Instructions for the task
Every line of the records below from the line with "For try-fjord, these" up to and including the line with "The part of" must be reproduced exactly, and no line outside that range.

*** Given records ***

This is an optimization exercise on Yosys and OpenROAD, whose aim is small area, a short achievable clock period and few clock cycles, not a production implementation. At most, simulation tests tie the RTL to the original design; equivalence was not proved. Power is estimated from default activity; no workload was simulated.

## run 1
Design nrf_host_link, start of the top module:
module nrf_host_link (
    input  wire        clk,
    input  wire        rst,
    input  wire        in_valid,
    input  wire [7:0]  in_data,
    input  wire        in_last,
    output reg         in_ready,
    output reg         pay_valid,
    output wire [7:0]  pay_data,
    output wire        pay_last,
    input  wire        pay_ready,
    output reg         cmd_done,
    output reg  [6:0]  cfg_channel,
    output reg  [1:0]  cfg_speed,
    output reg  [39:0] cfg_tx,
    output reg  [39:0] cfg_rx,
    output reg  [3:0]  cfg_opt,       
    input  wire        rx_valid,
    input  wire [7:0]  rx_data,
    input  wire        rx_last,
    output reg         rx_ready,
    output reg         out_valid,
    output reg  [7:0]  out_data,
    output reg         out_last,
    input  wire        out_ready
);
Size in the first run: roughly 860 cells after synthesis, roughly 190 flip-flops, ~140 I/O pins.
export LEC_CHECK = 0
export ABC_CLOCK_PERIOD_IN_PS = 2500
export CAP_MARGIN = 20
export CORE_MARGIN = 2
export CORE_UTILIZATION = 40
export SETUP_SLACK_MARGIN = 5
export SLEW_MARGIN = 20
create_clock -name core_clock -period 8.0 [get_ports {clk}]
standard.sh (not shown) runs the stock make flow with config.mk's settings and CLKGATE_MAP_FILE= SYNTH_SCRIPT=/design/flow/synth_recipe.tcl, a recipe that flattens the netlist after the stock synthesis.
==> flow/flow/run.sh <==
#!/bin/bash
set -euo pipefail
export BUFFER_PORTS_ARGS="-buffer_cell sky130_fd_sc_hd__buf_1"
bash standard.sh > standard.log 2>&1
diff inputs: run 1 => run 2
- SETUP_SLACK_MARGIN: 5 -> unset
==> flow/flow/run.sh <==
#!/bin/bash
set -euo pipefail
export BUFFER_PORTS_ARGS="-buffer_cell sky130_fd_sc_hd__buf_1"
export SETUP_SLACK_MARGIN=5.3
bash standard.sh > standard.log 2>&1
==> results.txt <==
Area: run 2 vs run 1 -> run 2 larger. Re clock tree buffer count of the final layout: run 2 and run 1 aren't equal, and the higher value belongs to run 2. Run 2 has completed all stages; timing, DRC and antenna checks passed. Relative to run 1, worst-margin pin slew has increased by 35 ps in run 2. Any difference in effective utilization at floorplan between run 1 and run 2 is small enough to ignore. Between run 2 and run 1, the difference in max-slew violation count is negligible. Re fraction of met1 tracks used by global routing: run 2 is 0.78 points down on run 1. Looking at final total power across both flows, run 2 is the weaker of the two, with run 1 ahead. Changes observed in run 2 relative to run 1: non-clock buffer count increased 1; final cell count essentially unchanged; combined flip-flop and latch cell area essentially unchanged.
Modified inputs, run 3 compared to run 2
- a change of CORE_UTILIZATION from 40 to 65
- an added SETUP_SLACK_MARGIN of 5
==> flow/flow/run.sh <==
#!/bin/bash
set -euo pipefail
export BUFFER_PORTS_ARGS="-buffer_cell sky130_fd_sc_hd__buf_1"
bash standard.sh > standard.log 2>&1
### Flow results
From run 2 to run 3 the numbers moved as follows: portion of the layout cell area used by non-clock buffers barely changed; relative contribution of the clock network to total power went down 0.3 points; relative contribution of combinational cells to total power decreased 0.2 points; total of plain and repair buffers excluding clock buffers went down 3; share of the clock period used by the worst path went up. Wire length of the first global-routing pass was higher in the run labelled run 2. Number of clock buffers in the layout: run 3 vs run 2 up 4. Required time at the endpoint of the critical path across run 2 and run 3: no real change. Against run 2 as the reference, run 3 delivers a lower clock skew. Of run 2 and run 3, the higher instance area after placement belongs to run 2. Run 3 vs run 2: worst hold slack up.
diff inputs: run 3 => run 4
- clearing ABC_CLOCK_PERIOD_IN_PS, which used to be 2500
- swapping 65 for 40 in CORE_UTILIZATION
- clearing SETUP_SLACK_MARGIN, which used to be 5
==> flow/flow/run.sh <==
#!/bin/bash
set -euo pipefail
export BUFFER_PORTS_ARGS="-buffer_cell sky130_fd_sc_hd__buf_1"
export SETUP_SLACK_MARGIN=5.3
export CTS_ARGS="-sink_clustering_enable -repair_clock_nets -root_buf sky130_fd_sc_hd__clkbuf_16 -buf_list sky130_fd_sc_hd__clkbuf_8 -dont_use_dummy_load"
bash standard.sh > standard.log 2>&1
--- outcome ---
- Status | run 4 and run 3 | clean
- The higher combinational gate power of run 4 and run 3 is in run 4.
- Die: run 4 bigger than run 3
- Run 4 -> run 3: number of multi-input combinational cells in the layout delta 0, exact match
- When run 4 is measured against run 3, its sequential group share of total power turns out 11 points higher.
- The lower power density normalized to cell area came out of run 4.
- Number of nets in the finished design in run 4 vs run 3: up 0.30%
No run of this note included a check of the RTL's function; only the layout flow was run.

* * *

Setup of build 43:
nrf_host_link, a different RTL version from the one above (not shown whole).
Size: ~830 cells after synthesis, roughly 190 flip-flops, roughly 8200 um2 of cells after synthesis.
Design nrf_host_link, start of the top module:
module nrf_host_link (
    input  wire        clk,
    input  wire        rst,
    input  wire        in_valid,
    input  wire [7:0]  in_data,
    input  wire        in_last,
    output reg         in_ready,
    output reg         pay_valid,
    output wire [7:0]  pay_data,
    output wire        pay_last,
    input  wire        pay_ready,
    output reg         cmd_done,
    output reg  [6:0]  cfg_channel,
    output reg  [1:0]  cfg_speed,
    output reg  [39:0] cfg_tx,
    output reg  [39:0] cfg_rx,
    output reg  [3:0]  cfg_opt,       
    input  wire        rx_valid,
    input  wire [7:0]  rx_data,
    input  wire        rx_last,
    output reg         rx_ready,
    output reg         out_valid,
    output reg  [7:0]  out_data,
    output reg         out_last,
    input  wire        out_ready
);
export LEC_CHECK = 0
export ABC_CLOCK_PERIOD_IN_PS = 2500
export CAP_MARGIN = 20
export CORE_MARGIN = 2
export CORE_UTILIZATION = 40
export SLEW_MARGIN = 20
create_clock -name core_clock -period 8.0 [get_ports {clk}]
==> flow/flow/run.sh <==
#!/bin/bash
set -euo pipefail
export BUFFER_PORTS_ARGS="-buffer_cell sky130_fd_sc_hd__buf_1"
export SETUP_SLACK_MARGIN=5.6
bash standard.sh > standard.log 2>&1
Testbench counts of build 43, summed over its fixed seeds: cycles 31,116.
Setup changes, build 43 to build 87
--- a/flow/flow/run.sh
+++ b/flow/flow/run.sh
@@ -4 +4,2 @@
-export SETUP_SLACK_MARGIN=5.6
+export SETUP_SLACK_MARGIN=5.5
+export CTS_ARGS="-sink_clustering_enable -repair_clock_nets -root_buf sky130_fd_sc_hd__clkbuf_16 -buf_list sky130_fd_sc_hd__clkbuf_8 -dont_use_dummy_load"
--- a/flow/config.mk
+++ b/flow/config.mk
@@ -8 +7,0 @@
-export ABC_CLOCK_PERIOD_IN_PS = 2500
### Flow results
The total routing resource utilization after global routing in build 87 was lower than what build 43 gave.
[build 87 vs build 43] post-layout worst setup margin: higher in build 87
Build 87 vs. build 43: worst hold-check slack fell by 9.8 ps, met3 global-route usage rose by 0.25 points, buffer count from post-CTS setup fixing fell by 19.
Between build 87 and build 43, it is build 87 whose filler cell count is higher, by 193.
Area of the core came out exactly the same in build 87 and build 43.
Comparing routing usage on met1 for build 87 and build 43, the smaller number came from build 87.
Compared with build 43, in build 87 share of the clock period used by the worst path has decreased; inverter count moved down.
Changes in build 69 relative to build 87:
==> flow/flow/run.sh <==
#!/bin/bash
set -euo pipefail
export BUFFER_PORTS_ARGS="-buffer_cell sky130_fd_sc_hd__buf_1"
export SETUP_SLACK_MARGIN=5.3
bash standard.sh > standard.log 2>&1
Findings:
From build 87 to build 69 the numbers moved as follows: time the final worst path needs with I/O delays and setup increased 140 ps, clock skew has decreased. Build 87 reports its capturing element of the worst setup path as pay_data[1] while build 69 reports cfg_opt[1]. Re number of clock buffer instances in the layout: build 87 was lower than build 69. Row area growth from synthesis to layout: build 69 lower / build 87 higher. All-layer global routing usage delta (build 87 -> build 69): insignificant.
Edits applied to the flow inputs when going from build 69 to build 42:
--- a/flow/flow/run.sh
+++ b/flow/flow/run.sh
@@ -4,0 +5 @@
+export CTS_ARGS="-sink_clustering_enable -repair_clock_nets -root_buf sky130_fd_sc_hd__clkbuf_16 -buf_list sky130_fd_sc_hd__clkbuf_8 -dont_use_dummy_load"
--- outcome ---
- Comparing build 42 and build 69, the lower wire length of the first global-routing pass is on build 42.
- Layout-stage area growth over the synthesis result: build 42 < build 69
- Global-route track usage on met1: build 42 and build 69 compared, higher one is build 69
- Clock-buffer cell count came out lower on build 42 than on build 69.

* * *

== try-harbor ==
nrf_host_link again, from the RTL that the note above started with.
==> flow/config.mk <==
export PLATFORM = sky130hd
export DESIGN_NAME = nrf_host_link
export DESIGN_NICKNAME = nrf_host_link
export VERILOG_FILES = /design/flow/design.v
export SDC_FILE = /design/flow/constraint.sdc
export NUM_CORES = 4
export LEC_CHECK = 0
export CAP_MARGIN = 20
export CORE_MARGIN = 2
export CORE_UTILIZATION = 40
export CTS_BUF_LIST = sky130_fd_sc_hd__clkbuf_8
export SLEW_MARGIN = 20
==> flow/constraint.sdc <==
create_clock -name core_clock -period 8.0 [get_ports {clk}]
set_input_delay 1.6000 -clock core_clock [delete_from_list [all_inputs] [get_ports {clk}]]
set_output_delay 1.6000 -clock core_clock [all_outputs]
set_load 0.01 [all_outputs]
==> flow/flow/run.sh <==
#!/bin/bash
set -euo pipefail
export BUFFER_PORTS_ARGS="-buffer_cell sky130_fd_sc_hd__buf_1"
export SETUP_SLACK_MARGIN=5.3
bash standard.sh > standard.log 2>&1
Testbench counts of try-harbor, summed over its fixed seeds: cycles 31,116.
For try-fjord, these inputs were changed with respect to try-harbor:
Settings: CTS_BUF_LIST removed (was sky130_fd_sc_hd__clkbuf_8).
diff --git a/flow/flow/run.sh b/flow/flow/run.sh
--- a/flow/flow/run.sh
+++ b/flow/flow/run.sh
@@ -4 +4,2 @@
-export SETUP_SLACK_MARGIN=5.3
+export SETUP_SLACK_MARGIN=5.4
+export CTS_ARGS="-sink_clustering_enable -repair_clock_nets -root_buf sky130_fd_sc_hd__clkbuf_16 -buf_list sky130_fd_sc_hd__clkbuf_8 -dont_use_dummy_load"
### Flow results
Per the comparison of try-fjord with try-harbor, number of cells in the finished layout apart from fillers went down 17, static power due to leakage went down about 1.4%.
The part of the cycle the worst path needs number comes out higher for try-harbor vs try-fjord.
Between try-fjord and try-harbor, half-perimeter wire length after detailed placement is lower for try-harbor, try-fjord comes in above that.
First-pass GRT wire length | try-fjord below try-harbor
Taking try-harbor as the reference, in try-fjord sequential share of cell area higher, power consumption lower.
What try-amber does differently from try-fjord at the input level:
Settings: putting ABC_CLOCK_PERIOD_IN_PS at 2500 where nothing was set.
==> flow/flow/run.sh <==
#!/bin/bash
set -euo pipefail
export BUFFER_PORTS_ARGS="-buffer_cell sky130_fd_sc_hd__buf_1"
export SETUP_SLACK_MARGIN=5.3
bash standard.sh > standard.log 2>&1
Notes after the runs:
try-amber ended with every stage complete and zero timing, DRC or antenna violations. [diff] post-route worst setup slack, try-amber relative to try-fjord: regression. In the flow results for try-fjord and try-amber, the cell leakage power is smaller on try-fjord. As far as worst hold slack is concerned, try-fjord and try-amber perform about the same. Compared with try-fjord, try-amber shows a higher mean routed wirelength per cell. Summary of try-amber over try-fjord: routed wire length up 1.8%, storage element area flat, layout overhead on the synthesized area up 3.5 points.
Input changes introduced in try-umber (baseline for comparison: try-amber):
Settings: CORE_UTILIZATION changed from 40 to 60; ABC_CLOCK_PERIOD_IN_PS removed (was 2500).
==> results.txt <==
- Detail-routed net length per standard cell up 5.2% in try-umber wrt try-amber
- Going from try-amber to try-umber, highest achievable clock rate moved up, worst setup slack after placement went down 0.13 ns, global routing met1 resource utilization went up.
- Taking try-amber as the reference, in try-umber die area decreased about 33%, via count increased 278, routed wire length decreased about 3%.
diff inputs: try-umber => try-violet
Settings: CORE_UTILIZATION: 60 -> 40.
diff --git a/flow/flow/run.sh b/flow/flow/run.sh
--- a/flow/flow/run.sh
+++ b/flow/flow/run.sh
@@ -4,0 +5 @@
+export CTS_ARGS="-sink_clustering_enable -repair_clock_nets -root_buf sky130_fd_sc_hd__clkbuf_8 -buf_list sky130_fd_sc_hd__clkbuf_8 -dont_use_dummy_load"
==> comparison <==
Looking only at maximum VDD drop, and setting everything else aside, the lower value of try-umber and try-violet goes to try-violet.
[try-violet] area growth from synthesis to final layout fell 3.4 points relative to try-umber
Final area shrinks by a few percent when moving from try-umber to try-violet.
try-violet completed end to end with timing, DRC and antenna clean.
| worst clock skew | try-violet vs try-umber | 0.022 ns higher |

* * *

lane 1:
nrf_host_link, a different RTL version from the one above (not shown whole).
Size: ~810 cells after synthesis, about 140 I/O pins.
## nrf_host_link
module nrf_host_link (
    input  wire        clk,
    input  wire        rst,
    input  wire        in_valid,
    input  wire [7:0]  in_data,
    input  wire        in_last,
    output reg         in_ready,
    output reg         pay_valid,
    output wire [7:0]  pay_data,
    output wire        pay_last,
    input  wire        pay_ready,
    output reg         cmd_done,
    output reg  [6:0]  cfg_channel,
    output reg  [1:0]  cfg_speed,
    output reg  [39:0] cfg_tx,
    output reg  [39:0] cfg_rx,
    output reg  [3:0]  cfg_opt,       
    input  wire        rx_valid,
    input  wire [7:0]  rx_data,
    input  wire        rx_last,
    output reg         rx_ready,
    output reg         out_valid,
    output reg  [7:0]  out_data,
    output reg         out_last,
    input  wire        out_ready
);
    localparam CAPACITY  = 32;
    localparam CMD_IDENT = 8'h21;
    localparam CR        = 8'h0D;
    localparam LF        = 8'h0A;
    localparam [6:0]  DEFAULT_CHANNEL = 7'h4C;
    localparam [1:0]  DEFAULT_SPEED   = 2'd1;
    localparam [39:0] DEFAULT_TX      = 40'hE7E7E7E7E7;
    localparam [39:0] DEFAULT_RX      = 40'hC2C2C2C2C2;
    localparam [3:0]  DEFAULT_OPTIONS = 4'b1101;    
    function [3:0] hexval;
        input [7:0] c;
        begin
            hexval = 4'd0;
            if (c[7:4] == 4'h3) begin
                if (!c[3] || c[2:1] == 2'b00) hexval = c[3:0];
            end else if (c[7:4] == 4'h4 || c[7:4] == 4'h6) begin
                case (c[3:0])
                    4'h1: hexval = 4'hA;
                    4'h2: hexval = 4'hB;
                    4'h3: hexval = 4'hC;
                    4'h4: hexval = 4'hD;
                    4'h5: hexval = 4'hE;
                    4'h6: hexval = 4'hF;
                    default: hexval = 4'd0;
                endcase
            end
        end
    endfunction
    function is_le;
  ...
==> flow/config.mk <==
export PLATFORM = sky130hd
export DESIGN_NAME = nrf_host_link
export DESIGN_NICKNAME = nrf_host_link
export VERILOG_FILES = /design/flow/design.v
export SDC_FILE = /design/flow/constraint.sdc
export NUM_CORES = 4
export LEC_CHECK = 0
export CAP_MARGIN = 20
export CORE_MARGIN = 2
export CORE_UTILIZATION = 55
export SLEW_MARGIN = 20
==> flow/constraint.sdc <==
create_clock -name core_clock -period 8.0 [get_ports {clk}]
set_input_delay 1.6000 -clock core_clock [delete_from_list [all_inputs] [get_ports {clk}]]
set_output_delay 1.6000 -clock core_clock [all_outputs]
set_load 0.01 [all_outputs]
==> flow/flow/run.sh <==
#!/bin/bash
set -euo pipefail
export BUFFER_PORTS_ARGS="-buffer_cell sky130_fd_sc_hd__buf_1"
export SETUP_SLACK_MARGIN=5.45
export CTS_ARGS="-sink_clustering_enable -repair_clock_nets -root_buf sky130_fd_sc_hd__clkbuf_16 -buf_list sky130_fd_sc_hd__clkbuf_8 -dont_use_dummy_load"
bash standard.sh > standard.log 2>&1
Testbench counts of lane 1, summed over its fixed seeds: cycles 31,116.
Edits applied to the flow inputs when going from lane 1 to lane 2:
- CORE_UTILIZATION: 55 -> 40
==> flow/flow/run.sh <==
#!/bin/bash
set -euo pipefail
export BUFFER_PORTS_ARGS="-buffer_cell sky130_fd_sc_hd__buf_1"
export SETUP_SLACK_MARGIN=5.4
export CTS_ARGS="-sink_clustering_enable -repair_clock_nets -root_buf sky130_fd_sc_hd__clkbuf_16 -buf_list sky130_fd_sc_hd__clkbuf_8 -dont_use_dummy_load"
bash standard.sh > standard.log 2>&1
Notes after the runs:
- Lane 2 has completed all stages; timing, DRC and antenna checks passed.
- Compared with lane 1, in lane 2 pin count of the biggest net entering global routing picked up an extra 60%; final worst-path cycle share picked up an extra 0.38 points.
- On met2 routing resource usage after global routing: between lane 2 and lane 1, it ends up higher for lane 1.
- Lower cell count of the worst reg-to-reg path among lane 2 and lane 1: lane 2
- As far as reported combinational group power is concerned, lane 1 and lane 2 perform about the same.
- Die size: lane 2 exceeds lane 1
- Lane 1 → lane 2: total routing resource utilization after global routing now smaller; horizontal die dimension picked up an extra 21 µm.
--- input diff lane 2..lane 3 ---
==> flow/flow/run.sh <==
#!/bin/bash
set -euo pipefail
export BUFFER_PORTS_ARGS="-buffer_cell sky130_fd_sc_hd__buf_2"
export SETUP_SLACK_MARGIN=5.5
export CTS_ARGS="-sink_clustering_enable -repair_clock_nets -root_buf sky130_fd_sc_hd__clkbuf_16 -buf_list sky130_fd_sc_hd__clkbuf_8 -dont_use_dummy_load"
bash standard.sh > standard.log 2>&1
--- outcome ---
Looking at shortest period the worst path allows, lane 3 sits below lane 2.
Total CTS buffers essentially unchanged between lane 2 and lane 3.
On power per cell area: between lane 3 and lane 2, it ends up lower for lane 3.
Lane 2 → lane 3: switching part of the total moved up; via count moved up.
Cmp lane 3 and lane 2 / share of layout cells above drive strength 1 / higher: lane 3
Lane 2 -> lane 3: maximum number of pins on one net before global-route repair decreased by more than half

*** End of Given records ***

Your response
For try-fjord, these inputs were changed with respect to try-harbor:
Settings: CTS_BUF_LIST removed (was sky130_fd_sc_hd__clkbuf_8).
diff --git a/flow/flow/run.sh b/flow/flow/run.sh
--- a/flow/flow/run.sh
+++ b/flow/flow/run.sh
@@ -4 +4,2 @@
-export SETUP_SLACK_MARGIN=5.3
+export SETUP_SLACK_MARGIN=5.4
+export CTS_ARGS="-sink_clustering_enable -repair_clock_nets -root_buf sky130_fd_sc_hd__clkbuf_16 -buf_list sky130_fd_sc_hd__clkbuf_8 -dont_use_dummy_load"
### Flow results
Per the comparison of try-fjord with try-harbor, number of cells in the finished layout apart from fillers went down 17, static power due to leakage went down about 1.4%.
The part of the cycle the worst path needs number comes out higher for try-harbor vs try-fjord.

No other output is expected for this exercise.